1/10
Another candidate for worst movie ever...
28 August 2008
One of these days, someone will write a honest history of American movies and it won't be Martin Scorsese. This history will show that US movies died in the late sixties and were replaced by what seemed at first a "more personal cinema" that quickly degenerated into the glorification of the criminal lifestyle ("Bonnie and Clyde", "The Godfather") and raising the violent content every year. "Personal" became "formula" and the formula was = sadistic violence + unidimensional action anti-hero + comic book plot with extremely well delineated villains who commit repulsive crimes + kaboom! + possibility of a sequel. "Striking Distance" is the epitome of that formula, except for the fact that it was so bad on every level and the clichés were so transparent no one ever considered making a sequel.

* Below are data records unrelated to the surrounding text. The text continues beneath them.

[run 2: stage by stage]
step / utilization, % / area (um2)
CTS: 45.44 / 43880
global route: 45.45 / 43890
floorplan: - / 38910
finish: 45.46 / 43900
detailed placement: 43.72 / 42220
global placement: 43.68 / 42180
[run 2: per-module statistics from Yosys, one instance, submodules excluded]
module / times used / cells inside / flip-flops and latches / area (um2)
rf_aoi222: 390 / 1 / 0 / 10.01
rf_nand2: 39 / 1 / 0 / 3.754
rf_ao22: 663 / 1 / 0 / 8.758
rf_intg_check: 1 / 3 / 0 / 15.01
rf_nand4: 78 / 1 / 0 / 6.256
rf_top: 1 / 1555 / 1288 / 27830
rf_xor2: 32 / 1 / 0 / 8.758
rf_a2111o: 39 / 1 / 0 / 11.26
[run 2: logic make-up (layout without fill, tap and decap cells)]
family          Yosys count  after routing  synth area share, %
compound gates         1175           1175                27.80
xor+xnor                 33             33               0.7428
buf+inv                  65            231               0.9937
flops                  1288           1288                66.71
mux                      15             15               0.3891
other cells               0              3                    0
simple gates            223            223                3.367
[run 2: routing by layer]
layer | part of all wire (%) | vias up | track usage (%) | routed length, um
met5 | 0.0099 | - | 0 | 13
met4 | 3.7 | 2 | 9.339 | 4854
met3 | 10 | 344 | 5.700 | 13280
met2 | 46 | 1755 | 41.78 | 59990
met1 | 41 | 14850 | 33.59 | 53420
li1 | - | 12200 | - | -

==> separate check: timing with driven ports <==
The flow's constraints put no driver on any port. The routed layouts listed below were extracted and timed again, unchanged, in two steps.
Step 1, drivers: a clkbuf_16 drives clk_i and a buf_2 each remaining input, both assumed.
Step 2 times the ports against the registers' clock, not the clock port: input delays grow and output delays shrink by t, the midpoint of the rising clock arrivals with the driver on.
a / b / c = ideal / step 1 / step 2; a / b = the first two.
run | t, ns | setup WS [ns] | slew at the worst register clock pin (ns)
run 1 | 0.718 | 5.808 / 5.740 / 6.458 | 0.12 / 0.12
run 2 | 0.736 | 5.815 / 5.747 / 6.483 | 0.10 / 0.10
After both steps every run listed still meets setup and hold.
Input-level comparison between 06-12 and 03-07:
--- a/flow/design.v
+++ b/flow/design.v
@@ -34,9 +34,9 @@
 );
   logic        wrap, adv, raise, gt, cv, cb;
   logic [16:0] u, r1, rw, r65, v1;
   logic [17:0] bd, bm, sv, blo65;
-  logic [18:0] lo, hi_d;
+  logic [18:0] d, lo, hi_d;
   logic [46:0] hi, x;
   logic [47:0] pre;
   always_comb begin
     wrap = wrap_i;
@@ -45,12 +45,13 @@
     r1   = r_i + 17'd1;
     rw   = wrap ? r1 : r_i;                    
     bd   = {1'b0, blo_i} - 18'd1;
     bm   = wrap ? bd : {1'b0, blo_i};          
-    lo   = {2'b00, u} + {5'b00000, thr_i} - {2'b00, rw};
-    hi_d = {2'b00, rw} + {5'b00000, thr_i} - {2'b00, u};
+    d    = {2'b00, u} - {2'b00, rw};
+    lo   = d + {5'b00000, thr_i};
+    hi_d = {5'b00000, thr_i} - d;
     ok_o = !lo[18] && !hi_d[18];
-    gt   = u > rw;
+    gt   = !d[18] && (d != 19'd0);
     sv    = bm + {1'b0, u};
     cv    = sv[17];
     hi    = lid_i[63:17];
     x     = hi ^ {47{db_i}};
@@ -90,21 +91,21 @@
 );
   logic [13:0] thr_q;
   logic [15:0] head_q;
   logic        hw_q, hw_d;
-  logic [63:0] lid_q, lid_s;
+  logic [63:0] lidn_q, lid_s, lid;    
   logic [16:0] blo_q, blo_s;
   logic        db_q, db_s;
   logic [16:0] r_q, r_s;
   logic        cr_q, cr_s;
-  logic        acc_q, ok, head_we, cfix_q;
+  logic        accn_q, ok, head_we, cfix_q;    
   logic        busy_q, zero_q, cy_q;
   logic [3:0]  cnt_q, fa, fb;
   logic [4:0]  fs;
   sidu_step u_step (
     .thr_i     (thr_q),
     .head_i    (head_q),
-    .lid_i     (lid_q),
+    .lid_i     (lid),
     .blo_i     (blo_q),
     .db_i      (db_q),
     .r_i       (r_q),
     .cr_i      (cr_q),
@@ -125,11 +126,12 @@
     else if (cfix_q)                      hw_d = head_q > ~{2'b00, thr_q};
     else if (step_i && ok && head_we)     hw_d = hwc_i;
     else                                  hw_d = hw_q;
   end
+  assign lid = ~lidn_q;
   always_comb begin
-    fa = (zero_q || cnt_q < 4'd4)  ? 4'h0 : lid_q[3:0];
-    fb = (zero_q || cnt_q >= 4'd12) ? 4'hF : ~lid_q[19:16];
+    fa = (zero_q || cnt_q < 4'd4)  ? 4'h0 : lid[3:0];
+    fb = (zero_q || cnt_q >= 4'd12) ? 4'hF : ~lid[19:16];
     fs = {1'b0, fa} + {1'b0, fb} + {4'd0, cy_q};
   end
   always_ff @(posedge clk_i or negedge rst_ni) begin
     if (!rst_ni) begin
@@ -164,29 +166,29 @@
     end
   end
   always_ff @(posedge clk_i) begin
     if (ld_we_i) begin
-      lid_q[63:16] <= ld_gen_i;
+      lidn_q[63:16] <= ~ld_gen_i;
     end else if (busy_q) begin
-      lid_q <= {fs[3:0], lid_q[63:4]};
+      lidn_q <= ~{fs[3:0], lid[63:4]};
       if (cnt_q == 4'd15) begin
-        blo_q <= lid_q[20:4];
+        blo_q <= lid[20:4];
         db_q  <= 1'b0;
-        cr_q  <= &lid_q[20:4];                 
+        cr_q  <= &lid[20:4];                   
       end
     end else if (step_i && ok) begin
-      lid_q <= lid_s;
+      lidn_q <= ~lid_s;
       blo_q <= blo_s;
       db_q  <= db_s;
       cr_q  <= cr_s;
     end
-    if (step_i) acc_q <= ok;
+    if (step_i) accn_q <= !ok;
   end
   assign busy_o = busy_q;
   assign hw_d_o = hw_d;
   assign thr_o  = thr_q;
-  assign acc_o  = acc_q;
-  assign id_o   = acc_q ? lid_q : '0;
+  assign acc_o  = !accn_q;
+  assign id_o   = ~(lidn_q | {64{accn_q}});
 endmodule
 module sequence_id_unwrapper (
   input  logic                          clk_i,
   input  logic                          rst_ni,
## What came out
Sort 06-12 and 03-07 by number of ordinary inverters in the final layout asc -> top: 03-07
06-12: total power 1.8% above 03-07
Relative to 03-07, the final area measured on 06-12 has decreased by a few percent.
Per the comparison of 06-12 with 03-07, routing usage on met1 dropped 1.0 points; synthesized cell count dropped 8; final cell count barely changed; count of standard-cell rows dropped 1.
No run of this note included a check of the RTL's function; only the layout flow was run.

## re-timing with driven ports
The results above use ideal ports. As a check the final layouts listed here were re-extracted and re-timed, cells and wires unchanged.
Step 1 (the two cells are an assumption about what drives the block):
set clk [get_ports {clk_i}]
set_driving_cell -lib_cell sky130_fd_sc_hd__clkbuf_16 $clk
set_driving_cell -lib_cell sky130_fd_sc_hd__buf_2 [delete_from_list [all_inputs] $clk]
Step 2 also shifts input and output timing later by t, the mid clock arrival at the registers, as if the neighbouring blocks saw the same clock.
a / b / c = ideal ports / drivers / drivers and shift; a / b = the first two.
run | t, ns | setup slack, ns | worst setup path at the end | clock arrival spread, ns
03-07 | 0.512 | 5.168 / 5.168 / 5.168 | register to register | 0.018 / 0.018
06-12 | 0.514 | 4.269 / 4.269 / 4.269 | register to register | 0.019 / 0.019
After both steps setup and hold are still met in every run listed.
Source: an optimization exercise on an open RTL-to-GDS flow (aim: a short achievable clock period and few clock cycles per item). Production flows keep margins and buffers that such runs may drop.
Only simulation tests tie the RTL to the original design; equivalence was not proved.

==> inputs of job 705 <==
// mips_core_top
module mips_core_top (
    input  logic                aclk,
    input  logic                arst_n,
    output logic [31:0]      inst_addr,
    input  logic [31:0]      inst_rdata,
    output logic                dmem_en,
    output logic                dmem_we,
    output logic [31:0]         dmem_addr,
    output logic [31:0]         dmem_wdata,
    input  logic [31:0]      dmem_rdata,
    output logic [31:0]      debug_wb_pc,
    output logic [31:0]      debug_wb_rf_wdata,
    output logic [3:0]          debug_wb_rf_wen,
    output logic [4:0]   debug_wb_rf_wnum
);
clock: 10.0 ns
lec_check: 0
abc_clock_period_in_ps: 3000
cap_margin: 20
core_margin: 2
core_utilization: 50
slew_margin: 20
synth_hierarchical: 1
standard.sh (not shown) runs the stock make flow with config.mk's settings and CLKGATE_MAP_FILE= SYNTH_SCRIPT=/design/flow/synth_recipe.tcl, a recipe that flattens the netlist after the stock synthesis.
==> flow/flow/run.sh <==
#!/bin/bash
# The standard layout with one change:
#  - setup repair aims well past the 10 ns clock, so the achieved period
#    keeps shrinking;
cp standard.sh standard_sh.copy.log
cp config.mk config_mk.copy.log
export SETUP_SLACK_MARGIN=7
bash standard.sh > standard.log 2>&1
==> job 8846 (differences from job 705) <==
--- a/flow/design.v
+++ b/flow/design.v
@@ -72,70 +72,16 @@
     typedef struct packed {
         logic           enable;
         logic           write;
         logic [31:0] addr;
         logic [31:0] wdata;
     } dmem_req_t;
 endpackage
 `timescale 1ns/1ps
-module fetch_next (
-    input  logic [31:2] pc,
-    input  logic [31:0] inst_rdata,
-    input  logic        x_redirect,    
-    input  logic [31:2] e_target,
-    input  logic        d_redir,       
-    input  logic [31:2] d_tgt,
-    input  logic        stall,
-    input  logic        bt_hit,        
-    input  logic [31:2] bt_tgt,
-    output logic        f_ub,
-    output logic        f_short,
-    output logic [31:2] pc_next
-);
-    logic [5:0]  a, b, g, p, sum;
-    logic [6:0]  c;
-    logic [31:8] pc_hi_p, pc_hi_m, hi_c1, hi_c0;
-    logic [31:2] f_tgt, pc_inc, pc_seq;
-    assign f_ub    = (inst_rdata[31:26] == isa_pkg::OP_BEQ) &&
-                     (inst_rdata[25:21] == inst_rdata[20:16]);
-    assign f_short = (inst_rdata[15:5] == 11'h000) || (inst_rdata[15:5] == 11'h7ff);
-    assign a = pc[7:2];
-    assign b = inst_rdata[5:0];
-    assign g = a & b;
-    assign p = a ^ b;
-    assign c[0] = 1'b1;
-    assign c[1] = g[0] | p[0];
-    assign c[2] = g[1] | (p[1] & g[0]) | (p[1] & p[0]);
-    assign c[3] = g[2] | (p[2] & g[1]) | (p[2] & p[1] & g[0]) | (p[2] & p[1] & p[0]);
-    assign c[4] = g[3] | (p[3] & g[2]) | (p[3] & p[2] & g[1]) |
-                  (p[3] & p[2] & p[1] & g[0]) | (p[3] & p[2] & p[1] & p[0]);
-    assign c[5] = g[4] | (p[4] & g[3]) | (p[4] & p[3] & g[2]) |
-                  (p[4] & p[3] & p[2] & g[1]) | (p[4] & p[3] & p[2] & p[1] & g[0]) |
-                  (p[4] & p[3] & p[2] & p[1] & p[0]);
-    assign c[6] = g[5] | (p[5] & g[4]) | (p[5] & p[4] & g[3]) |
-                  (p[5] & p[4] & p[3] & g[2]) | (p[5] & p[4] & p[3] & p[2] & g[1]) |
-                  (p[5] & p[4] & p[3] & p[2] & p[1] & g[0]) |
-                  (p[5] & p[4] & p[3] & p[2] & p[1] & p[0]);
-    assign sum = p ^ c[5:0];
-    assign pc_hi_p = pc[31:8] + 24'd1;
-    assign pc_hi_m = pc[31:8] - 24'd1;
-    assign hi_c1   = inst_rdata[5] ? pc[31:8] : pc_hi_p;    
-    assign hi_c0   = inst_rdata[5] ? pc_hi_m  : pc[31:8];   
-    assign f_tgt   = {(c[6] ? hi_c1 : hi_c0), sum};
-    assign pc_inc  = pc + 30'd1;
-    assign pc_seq  = bt_hit ? bt_tgt : pc_inc;
-    always_comb begin
-        if (x_redirect)                  pc_next = e_target;
-        else if (d_redir)                pc_next = d_tgt;
-        else if (stall)                  pc_next = pc;
-        else if (f_ub)                   pc_next = f_tgt;
-        else                             pc_next = pc_seq;
-    end
-endmodule
 `timescale 1ns/1ps
 module reg_file (
     input  logic        aclk,
     input  logic        arst_n,
     input  logic [4:0]  ra,
     input  logic [4:0]  rb,
     input  logic [31:0] ra_oh,   
     input  logic [31:0] rb_oh,
@@ -219,17 +165,16 @@
     output logic [4:0]   debug_wb_rf_wnum
 );
     localparam int BTB_N = 4;
     logic [31:2] pc;                  
     logic        d_valid;
     logic [31:2] d_pc;
     logic [31:0] d_instr;
     logic        d_nseq;              
-    logic        d_fub;               
     logic [31:0] d_rs_oh, d_rt_oh;    
     logic        e_valid;             
     logic [31:2] e_pc;
     logic [31:0] e_a;
     logic [31:0] e_b;
     logic [31:0] e_sd;                
     logic [4:0]  e_dst;
     logic        e_we;                
@@ -346,19 +291,17 @@
     assign a_w = m_we && (m_dst == rs);
     assign t_m = e_we && (e_dst == rt);
     assign t_w = m_we && (m_dst == rt);
     logic [31:0] op_a, op_b;
     assign op_a = a_w ? m_value : rf_a;
     assign op_b = t_w ? m_value : rf_b;
     logic        d_redir;
     logic [31:2] d_tgt;
-    logic        d_ub;
-    assign d_ub    = d_valid && is_ub && !x_redirect && !x_kill;
-    assign d_redir = d_ub && !d_fub;
+    assign d_redir = d_valid && is_ub && !x_redirect && !x_kill;
     assign d_tgt   = d_pc + 30'd1 + imm_s[29:0];
     assign d_go = d_valid && !stall && !x_redirect && !x_kill &&
                   (r_ok || is_addiu || is_lui || is_lw || is_sw || is_cb);
     always_ff @(posedge aclk or negedge arst_n) begin
         if (!arst_n) begin
             e_valid  <= 1'b0;
             e_we     <= 1'b0;
             e_load   <= 1'b0;
@@ -406,78 +349,69 @@
     always_ff @(posedge aclk) begin
         e_pc     <= d_pc;
         e_a      <= is_lui ? '0 : op_a;
         e_b      <= is_lui ? {d_instr[15:0], 16'h0000} :
                     (use_imm ? imm_s : (dec_sub ? ~op_b : op_b));
         e_sd     <= op_b;
         e_target <= d_pc + 30'd1 + imm_s[29:0];
     end
-    logic [31:2] bt_hit_tgt, pc_next;
+    logic [31:2] pc_inc, bt_hit_tgt, pc_next;
     logic        bt_hit;
-    logic        f_ub, f_short;
-    fetch_next u_fetch_next (
-        .pc         (pc),
-        .inst_rdata (inst_rdata),
-        .x_redirect (x_redirect),
-        .e_target   (e_target),
-        .d_redir    (d_redir),
-        .d_tgt      (d_tgt),
-        .stall      (stall),
-        .bt_hit     (bt_hit),
-        .bt_tgt     (bt_hit_tgt),
-        .f_ub       (f_ub),
-        .f_short    (f_short),
-        .pc_next    (pc_next)
-    );
     logic [31:2] pc_o;
     assign inst_addr = {pc_o, 2'b00};
     always_ff @(posedge aclk) begin
         pc_o <= arst_n ? pc_next : '0;
     end
+    assign pc_inc    = pc + 30'd1;
     always_comb begin
         bt_hit     = 1'b0;
-        bt_hit_tgt = bt_tgt[0];
+        bt_hit_tgt = pc_inc;
         for (int i = 0; i < BTB_N; i++) begin
             if (bt_v[i] && bt_key[i] == pc) begin
                 bt_hit     = 1'b1;
                 bt_hit_tgt = bt_tgt[i];
             end
         end
     end
+    always_comb begin
+        if (x_redirect)   pc_next = e_target;
+        else if (d_redir) pc_next = d_tgt;
+        else if (stall)   pc_next = pc;
+        else if (bt_hit)  pc_next = bt_hit_tgt;
+        else             pc_next = pc_inc;
+    end
     always_ff @(posedge aclk or negedge arst_n) begin
         if (!arst_n) begin
             pc      <= '0;
             d_valid <= 1'b0;
             d_nseq  <= 1'b0;
-            d_fub   <= 1'b0;
             d_instr <= '0;
         end else begin
             pc <= pc_next;
             if (x_redirect || d_redir) d_valid <= 1'b0;
             else if (!stall)           d_valid <= 1'b1;
             if (!stall) begin
-                d_nseq  <= f_ub || bt_hit;
-                d_fub   <= f_ub && f_short;
+                d_nseq  <= bt_hit;
                 d_instr <= inst_rdata;
             end
         end
     end
     always_ff @(posedge aclk) begin
         if (!stall) begin
             d_pc    <= pc;
             d_rs_oh <= 32'd1 << inst_rdata[25:21];
             d_rt_oh <= 32'd1 << inst_rdata[20:16];
         end
     end
     logic        l_v, bt_known;
     logic [31:2] l_key, l_tgt;
     always_ff @(posedge aclk or negedge arst_n) begin
         if (!arst_n) l_v <= 1'b0;
-        else         l_v <= d_ub;
+        else         l_v <= d_redir;
     end
     always_ff @(posedge aclk) begin
         l_key <= d_pc - 30'd1;
         l_tgt <= d_tgt;
     end
     always_comb begin
         bt_known = 1'b0;
         for (int i = 0; i < BTB_N; i++) begin
@@ -537,16 +471,19 @@
     logic [31:0] w_rfd, w_data_o;
     logic        w_we_o;
     logic [4:0]  w_dst_o;
     assign m_value = m_load ? dmem_rdata : m_result;
     always_ff @(posedge aclk) begin
         w_pc     <= m_pc;
         if (m_we) w_rfd <= m_value;
         w_we_o   <= m_we;
-        w_data_o <= m_value;
         w_dst_o  <= m_dst;
     end
+    always_ff @(posedge aclk or negedge arst_n) begin
+        if (!arst_n) w_data_o <= '0;
+        else         w_data_o <= m_value;
+    end
     assign debug_wb_pc       = {w_pc, 2'b00};
     assign debug_wb_rf_wdata = w_data_o;
     assign debug_wb_rf_wen   = {4{w_we_o}};
     assign debug_wb_rf_wnum  = w_dst_o;
 endmodule
==> job 188 (differences from job 705) <==
--- a/flow/design.v
+++ b/flow/design.v
@@ -164,46 +164,65 @@
             rdata_a = rdata_a | (regs[i] & {32{ra_oh[i]}});
             rdata_b = rdata_b | (regs[i] & {32{rb_oh[i]}});
         end
         if (we && wdst == ra && ra != '0) rdata_a = wdata;
         if (we && wdst == rb && rb != '0) rdata_b = wdata;
     end
 endmodule
 `timescale 1ns/1ps
+module alu_ctl_reg (
+    input  logic       aclk,
+    input  logic       arst_n,
+    input  logic [7:0] d,
+    output logic [7:0] q
+);
+    always_ff @(posedge aclk or negedge arst_n) begin
+        if (!arst_n) q <= '0;
+        else         q <= d;
+    end
+endmodule
 `timescale 1ns/1ps
 module alu (
     input  logic [31:0] m_result,     
     input  logic [31:0] m_result_n,   
     input  logic [31:0] e_a,
     input  logic [31:0] e_b,          
-    input  logic        e_a_m,        
-    input  logic        e_a_e,        
-    input  logic        e_b_mp,       
-    input  logic        e_b_mn,       
-    input  logic        e_b_e,        
+    input  logic [3:0]  e_a_m,        
+    input  logic [3:0]  e_a_e,        
+    input  logic [3:0]  e_b_mp,       
+    input  logic [3:0]  e_b_mn,       
+    input  logic [3:0]  e_b_e,        
     input  logic        e_sub,
-    input  logic        e_r_sum,
-    input  logic        e_r_and,
-    input  logic        e_r_or,
+    input  logic [3:0]  e_r_sum,
+    input  logic [3:0]  e_r_and,
+    input  logic [3:0]  e_r_or,
     input  logic        e_r_slt,
     output logic [31:0] x_res
 );
     logic [31:0] x_a, x_bb, x_sum;
+    logic [31:0] s_am, s_ae, s_bmp, s_bmn, s_be, s_sum, s_and, s_or;
     logic [32:0] x_sum33;
     logic        x_slt;
-    assign x_a  = ({32{e_a_m}} & m_result) | ({32{e_a_e}} & e_a);
-    assign x_bb = ({32{e_b_mp}} & m_result) | ({32{e_b_mn}} & m_result_n) |
-                  ({32{e_b_e}} & e_b);
+    assign s_am  = {{8{e_a_m[3]}},   {8{e_a_m[2]}},   {8{e_a_m[1]}},   {8{e_a_m[0]}}};
+    assign s_ae  = {{8{e_a_e[3]}},   {8{e_a_e[2]}},   {8{e_a_e[1]}},   {8{e_a_e[0]}}};
+    assign s_bmp = {{8{e_b_mp[3]}},  {8{e_b_mp[2]}},  {8{e_b_mp[1]}},  {8{e_b_mp[0]}}};
+    assign s_bmn = {{8{e_b_mn[3]}},  {8{e_b_mn[2]}},  {8{e_b_mn[1]}},  {8{e_b_mn[0]}}};
+    assign s_be  = {{8{e_b_e[3]}},   {8{e_b_e[2]}},   {8{e_b_e[1]}},   {8{e_b_e[0]}}};
+    assign s_sum = {{8{e_r_sum[3]}}, {8{e_r_sum[2]}}, {8{e_r_sum[1]}}, {8{e_r_sum[0]}}};
+    assign s_and = {{8{e_r_and[3]}}, {8{e_r_and[2]}}, {8{e_r_and[1]}}, {8{e_r_and[0]}}};
+    assign s_or  = {{8{e_r_or[3]}},  {8{e_r_or[2]}},  {8{e_r_or[1]}},  {8{e_r_or[0]}}};
+    assign x_a  = (s_am & m_result) | (s_ae & e_a);
+    assign x_bb = (s_bmp & m_result) | (s_bmn & m_result_n) | (s_be & e_b);
     assign x_sum33 = {x_a, 1'b1} + {x_bb, e_sub};
     assign x_sum   = x_sum33[32:1];
     assign x_slt = (x_a[31] == x_bb[31]) ? x_a[31] : x_sum[31];
-    assign x_res = ({32{e_r_sum}} & x_sum) |
-                   ({32{e_r_and}} & (x_a & x_bb)) |
-                   ({32{e_r_or}}  & (x_a | x_bb)) |
+    assign x_res = (s_sum & x_sum) |
+                   (s_and & (x_a & x_bb)) |
+                   (s_or  & (x_a | x_bb)) |
                    {31'd0, e_r_slt & x_slt};
 endmodule
 `timescale 1ns/1ps
 `timescale 1ns/1ps
 module mips_core_top (
     input  logic                aclk,
     input  logic                arst_n,
     output logic [31:0]      inst_addr,
@@ -267,25 +286,25 @@
     logic [$clog2(BTB_N)-1:0] bt_ptr;
     logic [31:0] x_sd, x_res;
     logic        x_eq, x_taken, x_redirect, x_kill;
     alu u_alu (
         .m_result   (m_result),
         .m_result_n (m_result_n),
         .e_a        (e_a),
         .e_b        (e_b),
-        .e_a_m      (e_a_m),
-        .e_a_e      (e_a_e),
-        .e_b_mp     (e_b_mp),
-        .e_b_mn     (e_b_mn),
-        .e_b_e      (e_b_e),
+        .e_a_m      (c_a_m),
+        .e_a_e      (c_a_e),
+        .e_b_mp     (c_b_mp),
+        .e_b_mn     (c_b_mn),
+        .e_b_e      (c_b_e),
         .e_sub      (e_sub),
-        .e_r_sum    (e_r_sum),
-        .e_r_and    (e_r_and),
-        .e_r_or     (e_r_or),
+        .e_r_sum    (c_r_sum),
+        .e_r_and    (c_r_and),
+        .e_r_or     (c_r_or),
         .e_r_slt    (e_r_slt),
         .x_res      (x_res)
     );
     assign x_sd = e_s_m ? m_result : e_sd;
     logic eq_me, eq_em, eq_ee;
     assign eq_me = (m_result == e_b);
     assign eq_em = (e_a == m_result);
     assign eq_ee = (e_a == e_b);
@@ -350,16 +369,44 @@
     assign op_a = a_w ? m_value : rf_a;
     assign op_b = t_w ? m_value : rf_b;
     logic        d_redir;
     logic [31:2] d_tgt;
     logic        d_ub;
     assign d_ub    = d_valid && is_ub && !x_redirect && !x_kill;
     assign d_redir = d_ub && !d_fub;
     assign d_tgt   = d_pc + 30'd1 + imm_s[29:0];
+    logic [7:0] ctl_d;
+    logic [7:0] ctl_q [4];
+    logic [3:0] c_a_m, c_a_e, c_b_mp, c_b_mn, c_b_e, c_r_sum, c_r_and, c_r_or;
+    assign ctl_d = {use_rs && a_m,
+                    !(use_rs && a_m),
+                    !use_imm && use_rt && t_m && !dec_sub,
+                    !use_imm && use_rt && t_m &&  dec_sub,
+                    !(!use_imm && use_rt && t_m),
+                    !(is_r && (fn == isa_pkg::FN_AND || fn == isa_pkg::FN_OR ||
+                               fn == isa_pkg::FN_SLT)),
+                    is_r && (fn == isa_pkg::FN_AND),
+                    is_r && (fn == isa_pkg::FN_OR)};
+    for (genvar k = 0; k < 4; k++) begin : g_ctl
+        alu_ctl_reg u_ctl (
+            .aclk   (aclk),
+            .arst_n (arst_n),
+            .d      (ctl_d),
+            .q      (ctl_q[k])
+        );
+        assign c_a_m[k]   = ctl_q[k][7];
+        assign c_a_e[k]   = ctl_q[k][6];
+        assign c_b_mp[k]  = ctl_q[k][5];
+        assign c_b_mn[k]  = ctl_q[k][4];
+        assign c_b_e[k]   = ctl_q[k][3];
+        assign c_r_sum[k] = ctl_q[k][2];
+        assign c_r_and[k] = ctl_q[k][1];
+        assign c_r_or[k]  = ctl_q[k][0];
+    end
     assign d_go = d_valid && !stall && !x_redirect && !x_kill &&
                   (r_ok || is_addiu || is_lui || is_lw || is_sw || is_cb);
     always_ff @(posedge aclk or negedge arst_n) begin
         if (!arst_n) begin
             e_valid  <= 1'b0;
             e_we     <= 1'b0;
             e_load   <= 1'b0;
             e_store  <= 1'b0;
@@ -383,27 +430,26 @@
             e_valid  <= d_go;
             e_we     <= d_go && dec_we;
             e_load   <= d_go && is_lw;
             e_store  <= d_go && is_sw;
             e_branch <= d_go && is_cb;
             e_skip1  <= d_go && is_cb && (d_instr[15:0] == 16'd1) && !d_nseq;
             e_dst    <= dec_dst;
             e_sub    <= dec_sub;
-            e_r_sum  <= !(is_r && (fn == isa_pkg::FN_AND || fn == isa_pkg::FN_OR ||
-                                    fn == isa_pkg::FN_SLT));
-            e_r_and  <= is_r && (fn == isa_pkg::FN_AND);
-            e_r_or   <= is_r && (fn == isa_pkg::FN_OR);
+            e_r_sum  <= ctl_d[2];
+            e_r_and  <= ctl_d[1];
+            e_r_or   <= ctl_d[0];
             e_r_slt  <= is_r && (fn == isa_pkg::FN_SLT);
-            e_a_m    <= use_rs && a_m;
-            e_a_e    <= !(use_rs && a_m);
+            e_a_m    <= ctl_d[7];
+            e_a_e    <= ctl_d[6];
             e_b_m    <= !use_imm && use_rt && t_m;
-            e_b_e    <= !(!use_imm && use_rt && t_m);
-            e_b_mp   <= !use_imm && use_rt && t_m && !dec_sub;
-            e_b_mn   <= !use_imm && use_rt && t_m &&  dec_sub;
+            e_b_e    <= ctl_d[3];
+            e_b_mp   <= ctl_d[5];
+            e_b_mn   <= ctl_d[4];
             e_s_m    <= use_rt && t_m;
             e_s_l    <= is_sw && t_m && e_load;
         end
     end
     always_ff @(posedge aclk) begin
         e_pc     <= d_pc;
         e_a      <= is_lui ? '0 : op_a;
         e_b      <= is_lui ? {d_instr[15:0], 16'h0000} :
- CORE_UTILIZATION: 50 -> 58
==> results.yml <==
outcome:
  status: "finished clean"
critical_path:
  reg2reg_to: "m_result_n[28]"
  crit_end: "m_result_n[28]"
  worst_ep_required_time_ns: 10.75
  cp.depth: 17
power_and_ir_drop:
  internal_power_mw: 13.7
  power_switching_mw: 4.95
sta:
  skew_ns: 0.0509
  hold_slack_ns: 0.301
final_layout:
  multi_input_area_share_pct: 38.2
  clock_area_share_pct: 6.45
  nClkBuffers: 293
worst_hold_path:
  min_to: "m_pc[26]"
yosys:
  synth.avg_cell_area_um2: 11.8
drt:
  drt-total-wl_um: 341000
-- figures above: job 8846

If you take into account the number of plot clichés in the film, it can already be considered a sequel to a thousand other films, one that is so degenerate they didn't even bother to give it the name of the preceding piece of trash. The funny thing is this was considered mainstream film-making in the 90's and all the actors are, if not brilliant, at least famous and expensive. On an appearance in May 2004 on "On the Record with Bob Costas" (2001), Bruce Willis actually apologized to the movie-going public for this film, saying that "it sucked". He might as well have apologized for most of the American films of the 70's, 80's and 90's.